[Start of Attachment]

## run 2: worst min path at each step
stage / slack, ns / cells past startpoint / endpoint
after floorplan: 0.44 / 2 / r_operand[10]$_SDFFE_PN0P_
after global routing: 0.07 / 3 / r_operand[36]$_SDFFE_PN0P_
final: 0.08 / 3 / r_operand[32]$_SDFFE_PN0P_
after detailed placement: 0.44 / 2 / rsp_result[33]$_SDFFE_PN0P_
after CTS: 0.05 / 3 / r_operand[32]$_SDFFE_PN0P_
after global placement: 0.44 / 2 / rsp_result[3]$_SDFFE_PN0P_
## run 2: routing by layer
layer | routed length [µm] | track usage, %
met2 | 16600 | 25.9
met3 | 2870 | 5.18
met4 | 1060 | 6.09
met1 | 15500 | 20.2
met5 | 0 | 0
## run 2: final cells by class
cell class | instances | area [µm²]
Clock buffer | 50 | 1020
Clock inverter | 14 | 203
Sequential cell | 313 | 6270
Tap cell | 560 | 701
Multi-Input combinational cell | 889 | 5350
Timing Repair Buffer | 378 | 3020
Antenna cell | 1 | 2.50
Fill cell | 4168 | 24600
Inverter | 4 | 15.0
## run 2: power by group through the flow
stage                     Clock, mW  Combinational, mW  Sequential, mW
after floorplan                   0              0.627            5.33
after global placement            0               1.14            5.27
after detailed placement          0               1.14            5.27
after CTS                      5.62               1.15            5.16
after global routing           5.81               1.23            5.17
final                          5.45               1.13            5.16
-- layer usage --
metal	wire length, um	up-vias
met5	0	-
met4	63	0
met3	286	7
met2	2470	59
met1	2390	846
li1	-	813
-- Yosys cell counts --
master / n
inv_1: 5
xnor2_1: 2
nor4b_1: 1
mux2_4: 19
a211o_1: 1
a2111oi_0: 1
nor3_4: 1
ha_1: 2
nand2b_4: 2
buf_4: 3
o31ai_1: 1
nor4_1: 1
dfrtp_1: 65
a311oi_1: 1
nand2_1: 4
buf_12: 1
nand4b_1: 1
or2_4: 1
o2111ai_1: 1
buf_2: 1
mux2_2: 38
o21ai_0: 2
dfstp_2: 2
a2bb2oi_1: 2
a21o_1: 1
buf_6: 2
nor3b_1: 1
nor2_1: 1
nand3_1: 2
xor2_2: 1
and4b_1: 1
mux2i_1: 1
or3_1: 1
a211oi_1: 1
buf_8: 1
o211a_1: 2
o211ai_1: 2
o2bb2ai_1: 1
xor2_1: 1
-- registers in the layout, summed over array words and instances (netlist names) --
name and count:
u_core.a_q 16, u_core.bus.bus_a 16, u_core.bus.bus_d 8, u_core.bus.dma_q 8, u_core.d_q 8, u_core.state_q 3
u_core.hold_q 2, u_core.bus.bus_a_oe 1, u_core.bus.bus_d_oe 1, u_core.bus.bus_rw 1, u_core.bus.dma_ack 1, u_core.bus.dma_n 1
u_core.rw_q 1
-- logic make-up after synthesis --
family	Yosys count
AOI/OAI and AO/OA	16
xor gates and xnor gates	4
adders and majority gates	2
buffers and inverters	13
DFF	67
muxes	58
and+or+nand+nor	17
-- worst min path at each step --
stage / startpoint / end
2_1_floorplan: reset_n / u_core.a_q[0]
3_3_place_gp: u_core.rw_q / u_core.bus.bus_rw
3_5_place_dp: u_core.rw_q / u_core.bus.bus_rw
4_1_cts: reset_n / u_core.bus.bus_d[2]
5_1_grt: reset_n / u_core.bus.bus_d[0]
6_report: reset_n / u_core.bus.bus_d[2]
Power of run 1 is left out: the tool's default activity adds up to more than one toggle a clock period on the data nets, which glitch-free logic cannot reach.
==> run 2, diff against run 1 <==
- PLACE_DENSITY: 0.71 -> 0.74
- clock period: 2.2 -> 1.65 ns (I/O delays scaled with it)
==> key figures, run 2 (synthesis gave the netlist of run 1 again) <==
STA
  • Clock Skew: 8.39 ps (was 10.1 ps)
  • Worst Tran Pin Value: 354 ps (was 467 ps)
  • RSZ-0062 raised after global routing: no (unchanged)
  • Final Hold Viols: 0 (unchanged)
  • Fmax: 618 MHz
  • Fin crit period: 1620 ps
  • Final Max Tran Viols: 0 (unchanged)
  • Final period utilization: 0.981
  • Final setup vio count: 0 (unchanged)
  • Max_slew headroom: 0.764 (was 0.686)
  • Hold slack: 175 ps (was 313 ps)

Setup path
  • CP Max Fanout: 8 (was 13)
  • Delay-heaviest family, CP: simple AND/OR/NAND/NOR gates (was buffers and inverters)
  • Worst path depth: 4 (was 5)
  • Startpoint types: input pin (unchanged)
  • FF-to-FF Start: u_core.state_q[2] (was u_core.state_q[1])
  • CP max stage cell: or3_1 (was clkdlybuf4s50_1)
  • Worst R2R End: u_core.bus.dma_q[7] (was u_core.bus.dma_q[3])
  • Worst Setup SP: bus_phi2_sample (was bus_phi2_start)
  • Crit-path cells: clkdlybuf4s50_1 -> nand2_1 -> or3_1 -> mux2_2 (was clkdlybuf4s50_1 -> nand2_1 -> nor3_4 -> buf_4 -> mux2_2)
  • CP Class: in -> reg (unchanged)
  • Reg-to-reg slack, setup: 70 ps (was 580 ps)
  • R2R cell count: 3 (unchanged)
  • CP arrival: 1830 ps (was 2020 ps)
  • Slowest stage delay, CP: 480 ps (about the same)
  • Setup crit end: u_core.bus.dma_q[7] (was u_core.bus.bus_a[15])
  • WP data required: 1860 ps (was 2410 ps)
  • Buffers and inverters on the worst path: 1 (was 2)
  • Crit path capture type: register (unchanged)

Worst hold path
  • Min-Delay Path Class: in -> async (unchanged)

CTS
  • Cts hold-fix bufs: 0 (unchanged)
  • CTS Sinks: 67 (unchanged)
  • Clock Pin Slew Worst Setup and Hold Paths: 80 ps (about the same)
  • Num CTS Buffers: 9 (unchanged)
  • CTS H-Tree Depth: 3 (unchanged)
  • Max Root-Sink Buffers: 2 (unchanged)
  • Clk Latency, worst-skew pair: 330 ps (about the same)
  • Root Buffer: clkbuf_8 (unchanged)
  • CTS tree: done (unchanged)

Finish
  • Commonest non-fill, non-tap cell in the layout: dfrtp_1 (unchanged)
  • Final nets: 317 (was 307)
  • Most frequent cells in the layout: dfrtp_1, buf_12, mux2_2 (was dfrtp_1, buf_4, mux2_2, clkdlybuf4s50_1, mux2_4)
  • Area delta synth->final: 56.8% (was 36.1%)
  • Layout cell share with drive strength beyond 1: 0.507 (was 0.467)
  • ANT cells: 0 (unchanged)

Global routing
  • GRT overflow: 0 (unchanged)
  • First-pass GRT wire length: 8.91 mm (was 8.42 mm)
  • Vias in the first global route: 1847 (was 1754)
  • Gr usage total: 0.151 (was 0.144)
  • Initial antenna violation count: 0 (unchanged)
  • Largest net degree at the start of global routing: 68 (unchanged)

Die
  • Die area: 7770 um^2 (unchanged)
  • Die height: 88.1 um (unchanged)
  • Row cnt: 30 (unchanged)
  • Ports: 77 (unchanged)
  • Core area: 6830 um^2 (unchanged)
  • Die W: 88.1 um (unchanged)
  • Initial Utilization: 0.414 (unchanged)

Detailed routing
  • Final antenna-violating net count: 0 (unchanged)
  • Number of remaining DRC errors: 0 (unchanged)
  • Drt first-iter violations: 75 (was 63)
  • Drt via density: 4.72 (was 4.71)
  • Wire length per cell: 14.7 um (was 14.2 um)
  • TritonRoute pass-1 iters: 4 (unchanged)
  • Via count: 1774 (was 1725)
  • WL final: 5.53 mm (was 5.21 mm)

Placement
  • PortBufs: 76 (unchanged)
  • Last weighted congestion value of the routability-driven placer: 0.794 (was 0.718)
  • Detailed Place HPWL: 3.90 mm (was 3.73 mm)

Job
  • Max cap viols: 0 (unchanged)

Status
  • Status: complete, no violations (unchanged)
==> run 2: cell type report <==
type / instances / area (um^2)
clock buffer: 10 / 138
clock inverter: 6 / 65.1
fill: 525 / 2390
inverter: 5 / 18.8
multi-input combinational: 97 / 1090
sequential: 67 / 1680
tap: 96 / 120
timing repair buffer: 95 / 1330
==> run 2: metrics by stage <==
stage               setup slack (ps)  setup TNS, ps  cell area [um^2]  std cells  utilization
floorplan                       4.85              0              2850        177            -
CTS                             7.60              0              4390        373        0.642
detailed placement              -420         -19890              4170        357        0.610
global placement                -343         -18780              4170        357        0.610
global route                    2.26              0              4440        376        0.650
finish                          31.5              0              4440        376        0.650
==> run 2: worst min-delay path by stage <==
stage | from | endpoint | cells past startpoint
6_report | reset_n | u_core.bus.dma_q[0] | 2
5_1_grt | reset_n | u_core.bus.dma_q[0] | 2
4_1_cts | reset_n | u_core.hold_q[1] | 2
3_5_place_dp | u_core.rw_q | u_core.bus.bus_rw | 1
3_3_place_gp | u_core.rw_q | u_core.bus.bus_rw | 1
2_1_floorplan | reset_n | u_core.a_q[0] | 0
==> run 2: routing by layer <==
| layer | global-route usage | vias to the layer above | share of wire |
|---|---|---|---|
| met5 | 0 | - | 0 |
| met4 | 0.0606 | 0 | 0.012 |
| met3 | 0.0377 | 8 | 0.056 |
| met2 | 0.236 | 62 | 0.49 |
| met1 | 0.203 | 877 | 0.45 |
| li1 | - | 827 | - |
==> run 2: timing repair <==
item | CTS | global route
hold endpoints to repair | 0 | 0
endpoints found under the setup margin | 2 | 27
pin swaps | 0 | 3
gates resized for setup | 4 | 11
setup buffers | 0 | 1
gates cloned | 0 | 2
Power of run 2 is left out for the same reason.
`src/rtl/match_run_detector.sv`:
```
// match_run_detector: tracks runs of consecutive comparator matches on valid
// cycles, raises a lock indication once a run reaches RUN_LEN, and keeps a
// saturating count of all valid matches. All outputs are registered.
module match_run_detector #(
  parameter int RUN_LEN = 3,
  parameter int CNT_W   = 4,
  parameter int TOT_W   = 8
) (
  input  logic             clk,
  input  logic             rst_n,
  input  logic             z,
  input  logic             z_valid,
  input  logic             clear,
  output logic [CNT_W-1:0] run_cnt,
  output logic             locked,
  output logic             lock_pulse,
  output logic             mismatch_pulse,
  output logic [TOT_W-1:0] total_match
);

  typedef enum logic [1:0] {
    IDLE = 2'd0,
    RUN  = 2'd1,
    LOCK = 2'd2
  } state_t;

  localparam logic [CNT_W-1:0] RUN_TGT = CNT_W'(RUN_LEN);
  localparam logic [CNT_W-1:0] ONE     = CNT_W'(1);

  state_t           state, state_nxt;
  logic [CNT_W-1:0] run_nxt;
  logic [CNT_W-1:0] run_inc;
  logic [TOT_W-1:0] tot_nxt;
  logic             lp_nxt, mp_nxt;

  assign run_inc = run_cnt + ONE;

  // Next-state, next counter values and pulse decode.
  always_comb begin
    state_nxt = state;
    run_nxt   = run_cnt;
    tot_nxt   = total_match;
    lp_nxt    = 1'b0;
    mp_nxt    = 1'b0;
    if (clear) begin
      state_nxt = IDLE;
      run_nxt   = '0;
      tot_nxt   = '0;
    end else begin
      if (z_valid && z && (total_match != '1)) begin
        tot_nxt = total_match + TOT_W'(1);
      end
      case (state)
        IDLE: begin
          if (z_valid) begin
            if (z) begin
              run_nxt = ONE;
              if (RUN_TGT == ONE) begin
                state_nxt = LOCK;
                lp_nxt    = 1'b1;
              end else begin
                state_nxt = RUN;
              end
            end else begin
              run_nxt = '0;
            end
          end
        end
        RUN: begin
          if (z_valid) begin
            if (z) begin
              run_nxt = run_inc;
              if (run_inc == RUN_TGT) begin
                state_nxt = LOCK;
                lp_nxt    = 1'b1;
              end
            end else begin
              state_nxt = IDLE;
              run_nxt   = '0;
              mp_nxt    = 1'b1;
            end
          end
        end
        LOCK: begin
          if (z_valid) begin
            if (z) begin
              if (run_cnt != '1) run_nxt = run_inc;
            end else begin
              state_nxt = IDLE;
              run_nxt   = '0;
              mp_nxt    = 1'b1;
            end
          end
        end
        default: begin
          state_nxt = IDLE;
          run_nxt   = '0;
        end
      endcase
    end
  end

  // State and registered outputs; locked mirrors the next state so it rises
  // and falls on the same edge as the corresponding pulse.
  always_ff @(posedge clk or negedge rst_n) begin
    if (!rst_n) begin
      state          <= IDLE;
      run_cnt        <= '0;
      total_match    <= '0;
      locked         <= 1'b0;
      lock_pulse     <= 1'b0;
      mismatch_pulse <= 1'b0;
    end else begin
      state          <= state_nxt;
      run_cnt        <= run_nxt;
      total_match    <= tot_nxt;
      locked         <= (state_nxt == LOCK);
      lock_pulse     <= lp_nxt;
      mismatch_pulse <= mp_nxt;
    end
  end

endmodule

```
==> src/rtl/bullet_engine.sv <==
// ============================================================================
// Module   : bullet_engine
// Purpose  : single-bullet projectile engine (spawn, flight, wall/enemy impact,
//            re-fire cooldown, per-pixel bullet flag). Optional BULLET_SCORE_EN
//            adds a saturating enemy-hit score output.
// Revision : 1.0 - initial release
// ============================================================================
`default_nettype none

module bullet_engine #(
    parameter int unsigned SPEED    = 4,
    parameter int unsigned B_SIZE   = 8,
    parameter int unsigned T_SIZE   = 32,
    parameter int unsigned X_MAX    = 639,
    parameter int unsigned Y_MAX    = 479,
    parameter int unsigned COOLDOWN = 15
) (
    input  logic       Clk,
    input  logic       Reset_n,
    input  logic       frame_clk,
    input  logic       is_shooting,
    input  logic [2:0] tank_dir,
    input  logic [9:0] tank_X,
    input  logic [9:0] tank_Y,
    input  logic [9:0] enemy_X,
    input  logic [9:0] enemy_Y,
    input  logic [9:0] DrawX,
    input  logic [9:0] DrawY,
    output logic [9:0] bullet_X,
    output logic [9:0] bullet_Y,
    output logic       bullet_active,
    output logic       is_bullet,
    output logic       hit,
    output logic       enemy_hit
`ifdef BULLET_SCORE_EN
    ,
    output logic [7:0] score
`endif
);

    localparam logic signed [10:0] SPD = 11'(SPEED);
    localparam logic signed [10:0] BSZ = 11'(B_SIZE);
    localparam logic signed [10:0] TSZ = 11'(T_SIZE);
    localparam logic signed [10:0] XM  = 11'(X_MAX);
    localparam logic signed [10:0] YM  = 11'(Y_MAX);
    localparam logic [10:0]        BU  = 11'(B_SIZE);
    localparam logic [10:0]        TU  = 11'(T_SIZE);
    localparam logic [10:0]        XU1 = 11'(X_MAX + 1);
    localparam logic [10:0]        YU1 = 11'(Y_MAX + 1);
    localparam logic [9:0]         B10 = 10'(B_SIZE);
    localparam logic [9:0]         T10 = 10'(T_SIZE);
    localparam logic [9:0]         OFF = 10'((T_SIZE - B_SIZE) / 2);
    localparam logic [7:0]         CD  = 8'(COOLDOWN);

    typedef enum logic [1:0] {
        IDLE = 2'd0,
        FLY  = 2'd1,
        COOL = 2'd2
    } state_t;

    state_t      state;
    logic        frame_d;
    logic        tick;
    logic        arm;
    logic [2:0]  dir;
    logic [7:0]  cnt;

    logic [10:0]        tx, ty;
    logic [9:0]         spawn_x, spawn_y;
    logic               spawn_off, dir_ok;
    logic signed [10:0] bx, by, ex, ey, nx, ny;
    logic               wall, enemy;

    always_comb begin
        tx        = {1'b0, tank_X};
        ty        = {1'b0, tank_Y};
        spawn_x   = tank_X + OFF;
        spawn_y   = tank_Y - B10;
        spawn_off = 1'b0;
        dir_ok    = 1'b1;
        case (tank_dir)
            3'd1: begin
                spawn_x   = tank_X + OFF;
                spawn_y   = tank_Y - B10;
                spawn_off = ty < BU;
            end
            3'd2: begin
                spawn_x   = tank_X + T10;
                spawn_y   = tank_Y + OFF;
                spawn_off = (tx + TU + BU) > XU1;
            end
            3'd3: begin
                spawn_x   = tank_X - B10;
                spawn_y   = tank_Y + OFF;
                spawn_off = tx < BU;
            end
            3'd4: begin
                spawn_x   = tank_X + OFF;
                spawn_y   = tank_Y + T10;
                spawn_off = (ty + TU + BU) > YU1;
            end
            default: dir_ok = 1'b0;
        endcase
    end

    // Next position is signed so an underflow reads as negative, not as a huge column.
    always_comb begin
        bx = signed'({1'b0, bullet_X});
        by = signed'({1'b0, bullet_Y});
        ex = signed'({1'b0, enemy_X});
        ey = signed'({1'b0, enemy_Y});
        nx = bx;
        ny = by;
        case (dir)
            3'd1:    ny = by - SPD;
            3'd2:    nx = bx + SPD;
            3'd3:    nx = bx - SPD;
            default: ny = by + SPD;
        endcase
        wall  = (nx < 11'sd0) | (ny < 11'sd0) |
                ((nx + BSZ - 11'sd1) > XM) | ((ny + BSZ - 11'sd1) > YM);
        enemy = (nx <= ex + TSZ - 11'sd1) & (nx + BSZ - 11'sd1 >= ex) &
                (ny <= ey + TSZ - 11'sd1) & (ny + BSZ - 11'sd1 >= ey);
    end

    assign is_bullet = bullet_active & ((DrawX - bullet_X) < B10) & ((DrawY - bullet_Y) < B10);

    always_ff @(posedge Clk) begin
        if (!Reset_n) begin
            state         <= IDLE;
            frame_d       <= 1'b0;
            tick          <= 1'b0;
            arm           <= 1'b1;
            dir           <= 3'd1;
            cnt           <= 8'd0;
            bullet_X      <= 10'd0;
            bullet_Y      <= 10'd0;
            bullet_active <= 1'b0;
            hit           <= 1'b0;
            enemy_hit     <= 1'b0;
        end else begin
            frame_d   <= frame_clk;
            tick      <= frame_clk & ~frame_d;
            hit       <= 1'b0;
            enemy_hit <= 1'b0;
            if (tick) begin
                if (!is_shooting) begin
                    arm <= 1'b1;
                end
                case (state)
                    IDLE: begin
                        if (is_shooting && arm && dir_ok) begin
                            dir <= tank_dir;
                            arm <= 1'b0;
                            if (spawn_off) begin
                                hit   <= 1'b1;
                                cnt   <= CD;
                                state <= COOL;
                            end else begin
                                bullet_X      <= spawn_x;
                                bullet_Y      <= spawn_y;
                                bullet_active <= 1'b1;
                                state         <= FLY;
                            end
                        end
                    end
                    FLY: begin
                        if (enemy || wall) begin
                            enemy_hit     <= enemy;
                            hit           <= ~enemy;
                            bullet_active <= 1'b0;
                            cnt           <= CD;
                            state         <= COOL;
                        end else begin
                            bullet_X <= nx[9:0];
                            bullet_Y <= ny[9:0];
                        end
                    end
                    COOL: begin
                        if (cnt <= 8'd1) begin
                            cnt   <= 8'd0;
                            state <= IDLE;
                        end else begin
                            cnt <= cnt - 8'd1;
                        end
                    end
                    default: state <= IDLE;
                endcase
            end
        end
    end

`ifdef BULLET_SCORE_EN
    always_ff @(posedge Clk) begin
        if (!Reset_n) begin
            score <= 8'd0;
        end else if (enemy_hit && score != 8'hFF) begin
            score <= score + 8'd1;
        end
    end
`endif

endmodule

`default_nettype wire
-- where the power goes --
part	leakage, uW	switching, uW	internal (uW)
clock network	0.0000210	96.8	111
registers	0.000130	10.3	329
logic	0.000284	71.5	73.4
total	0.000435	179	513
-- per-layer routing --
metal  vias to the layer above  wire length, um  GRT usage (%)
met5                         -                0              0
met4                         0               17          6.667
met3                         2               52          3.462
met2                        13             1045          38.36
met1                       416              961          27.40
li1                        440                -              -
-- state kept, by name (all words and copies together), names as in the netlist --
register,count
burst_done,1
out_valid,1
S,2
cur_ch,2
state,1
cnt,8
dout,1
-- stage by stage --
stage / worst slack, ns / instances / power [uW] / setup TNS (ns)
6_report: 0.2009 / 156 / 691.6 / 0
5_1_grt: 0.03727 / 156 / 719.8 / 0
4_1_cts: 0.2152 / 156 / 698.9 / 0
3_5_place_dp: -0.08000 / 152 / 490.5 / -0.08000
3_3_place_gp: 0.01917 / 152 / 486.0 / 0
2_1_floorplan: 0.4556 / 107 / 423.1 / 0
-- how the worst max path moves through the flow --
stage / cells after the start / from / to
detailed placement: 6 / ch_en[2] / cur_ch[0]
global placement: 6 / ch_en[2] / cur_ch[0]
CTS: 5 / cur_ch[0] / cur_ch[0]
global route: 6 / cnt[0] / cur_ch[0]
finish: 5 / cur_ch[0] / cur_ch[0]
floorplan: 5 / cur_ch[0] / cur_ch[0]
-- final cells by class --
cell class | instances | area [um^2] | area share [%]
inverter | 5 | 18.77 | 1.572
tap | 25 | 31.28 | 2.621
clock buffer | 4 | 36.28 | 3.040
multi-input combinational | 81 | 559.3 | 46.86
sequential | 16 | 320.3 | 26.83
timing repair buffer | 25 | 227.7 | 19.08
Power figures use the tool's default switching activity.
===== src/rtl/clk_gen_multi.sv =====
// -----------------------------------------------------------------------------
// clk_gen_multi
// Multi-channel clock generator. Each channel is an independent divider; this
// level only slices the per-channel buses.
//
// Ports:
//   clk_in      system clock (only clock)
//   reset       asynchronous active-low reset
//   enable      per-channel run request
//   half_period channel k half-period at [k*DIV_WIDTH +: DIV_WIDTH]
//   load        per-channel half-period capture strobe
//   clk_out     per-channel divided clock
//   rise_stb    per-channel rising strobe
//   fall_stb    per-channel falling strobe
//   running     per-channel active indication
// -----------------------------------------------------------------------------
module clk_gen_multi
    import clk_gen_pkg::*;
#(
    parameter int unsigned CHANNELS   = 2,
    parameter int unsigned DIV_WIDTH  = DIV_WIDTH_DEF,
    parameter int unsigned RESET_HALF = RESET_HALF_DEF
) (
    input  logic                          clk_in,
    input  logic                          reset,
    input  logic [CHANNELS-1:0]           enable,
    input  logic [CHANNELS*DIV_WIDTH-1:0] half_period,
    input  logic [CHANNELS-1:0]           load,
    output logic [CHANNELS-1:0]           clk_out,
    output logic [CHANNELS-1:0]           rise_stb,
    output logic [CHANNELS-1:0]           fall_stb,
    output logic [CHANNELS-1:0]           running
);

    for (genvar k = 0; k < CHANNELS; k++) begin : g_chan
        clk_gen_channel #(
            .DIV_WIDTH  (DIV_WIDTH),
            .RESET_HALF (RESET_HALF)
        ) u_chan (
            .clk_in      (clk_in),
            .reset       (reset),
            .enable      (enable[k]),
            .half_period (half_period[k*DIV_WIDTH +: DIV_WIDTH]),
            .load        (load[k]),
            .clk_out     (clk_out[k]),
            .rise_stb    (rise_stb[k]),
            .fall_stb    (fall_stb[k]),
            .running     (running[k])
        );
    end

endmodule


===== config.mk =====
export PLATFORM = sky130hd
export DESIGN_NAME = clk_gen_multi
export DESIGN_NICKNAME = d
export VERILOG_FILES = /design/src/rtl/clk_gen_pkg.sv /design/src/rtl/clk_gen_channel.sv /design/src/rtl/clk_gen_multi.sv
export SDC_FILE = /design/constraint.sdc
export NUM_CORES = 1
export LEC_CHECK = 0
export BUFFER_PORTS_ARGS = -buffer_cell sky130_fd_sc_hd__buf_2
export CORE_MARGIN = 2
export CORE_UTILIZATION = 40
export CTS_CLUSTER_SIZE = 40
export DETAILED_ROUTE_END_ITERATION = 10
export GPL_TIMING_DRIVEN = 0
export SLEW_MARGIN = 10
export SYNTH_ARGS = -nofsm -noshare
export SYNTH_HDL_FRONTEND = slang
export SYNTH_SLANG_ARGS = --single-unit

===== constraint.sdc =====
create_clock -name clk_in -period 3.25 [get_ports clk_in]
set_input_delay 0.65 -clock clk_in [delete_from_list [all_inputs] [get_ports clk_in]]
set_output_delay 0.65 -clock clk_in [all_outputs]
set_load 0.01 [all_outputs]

[End of Attachment]

- [Instructions for the task]: Take each line of the material above that holds the string "inverters" and copy it.

- [Written answer]:
buffers and inverters	13
  • Delay-heaviest family, CP: simple AND/OR/NAND/NOR gates (was buffers and inverters)
  • Buffers and inverters on the worst path: 1 (was 2)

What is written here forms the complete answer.